I-2362 (Rect)




Cet amendement vise à réformer la fiscalité des droits de succession et de donation, protéger les classes moyennes et populaires, et mieux redistribuer les richesses. Il répond au diagnostic du Conseil d’Analyse Économique d’un retour à une « société d’héritiers », où la part du patrimoine transmis dans la richesse détenue s’est fortement accrue et où l’origine familiale pèse de plus en plus sur les trajectoires. Aujourd’hui, la progressivité affichée est largement affaiblie par un empilement d’exemptions (assurance-vie, démembrements, régimes professionnels, etc.) qui mitent l’assiette et offrent aux plus aisés des voies d’évitement. La réforme proposée élargit l’assiette, neutralise ces niches, unifie le traitement des transmissions (notamment pour l’assurance-vie) et rehausse un abattement par bénéficiaire assorti d’un rappel à vie, afin d’épargner les patrimoines modestes et moyens. Elle n’impactera pas 95 % de la population, puisque seuls les héritiers recevant plus de 1,3 million d’euros verront leurs droits augmenter. A cette fin, il : – Crée un rappel fiscal à vie, c’est-à-dire que l’impôt sera calculé en faisant masse de tout ce qui a été reçu au cours de la vie du bénéficiaire, et non au coup par coup comme aujourd’hui. Cette mesure est une mesure d’équité en faveur de ceux qui ne peuvent transmettre qu’un patrimoine en fin de vie (généralement une maison familiale occupée jusqu’au décès ou presque), et non transmettre en « cash » plusieurs dizaines de milliers d’euros chaque année (80 % des français ne reçoivent aucune donation du vivant) – Crée un abattement de 300 000 euros pour tous et quel que soit l’origine de l’héritage, afin de protéger les petits et moyens patrimoines et les héritages dit en ligne indirecte (familles recomposées, neveux et nièces, etc.) ; tout en permettant une taxation plus juste des très grands héritages. – Aligne la fiscalité de l’assurance-vie sur le droit commun.
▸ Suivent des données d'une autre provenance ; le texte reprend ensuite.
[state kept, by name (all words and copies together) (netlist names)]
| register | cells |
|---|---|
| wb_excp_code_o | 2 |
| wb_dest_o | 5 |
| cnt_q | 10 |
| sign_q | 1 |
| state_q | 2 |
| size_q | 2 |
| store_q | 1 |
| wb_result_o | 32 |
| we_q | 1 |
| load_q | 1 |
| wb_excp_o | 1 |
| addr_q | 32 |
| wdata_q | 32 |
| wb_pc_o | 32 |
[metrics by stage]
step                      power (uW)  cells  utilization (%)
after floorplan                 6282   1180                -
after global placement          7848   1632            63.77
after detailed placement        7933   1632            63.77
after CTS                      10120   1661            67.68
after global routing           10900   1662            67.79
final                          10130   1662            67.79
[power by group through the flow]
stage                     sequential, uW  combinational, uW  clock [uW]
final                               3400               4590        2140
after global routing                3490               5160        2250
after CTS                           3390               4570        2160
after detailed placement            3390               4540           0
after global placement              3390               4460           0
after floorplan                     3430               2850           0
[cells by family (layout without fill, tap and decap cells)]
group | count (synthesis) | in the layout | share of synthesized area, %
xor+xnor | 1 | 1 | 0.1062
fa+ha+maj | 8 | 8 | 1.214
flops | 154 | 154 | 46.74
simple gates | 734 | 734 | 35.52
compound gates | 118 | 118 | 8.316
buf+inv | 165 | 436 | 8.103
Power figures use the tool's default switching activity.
Par les exonérations offertes, ce produit est générateur de profondes inégalités (la transmission d’une assurance vie composée de produits financiers est exonérée d’impôts, alors que la transmission de l’appartement ou la maison de famille ne l’est pas). De plus ce produit a un intérêt pour l’économie et l’épargnant extrêmement limité (part limitée des investissements en actifs de long terme, superposition de nombreuses couches de frais de gestion, etc.).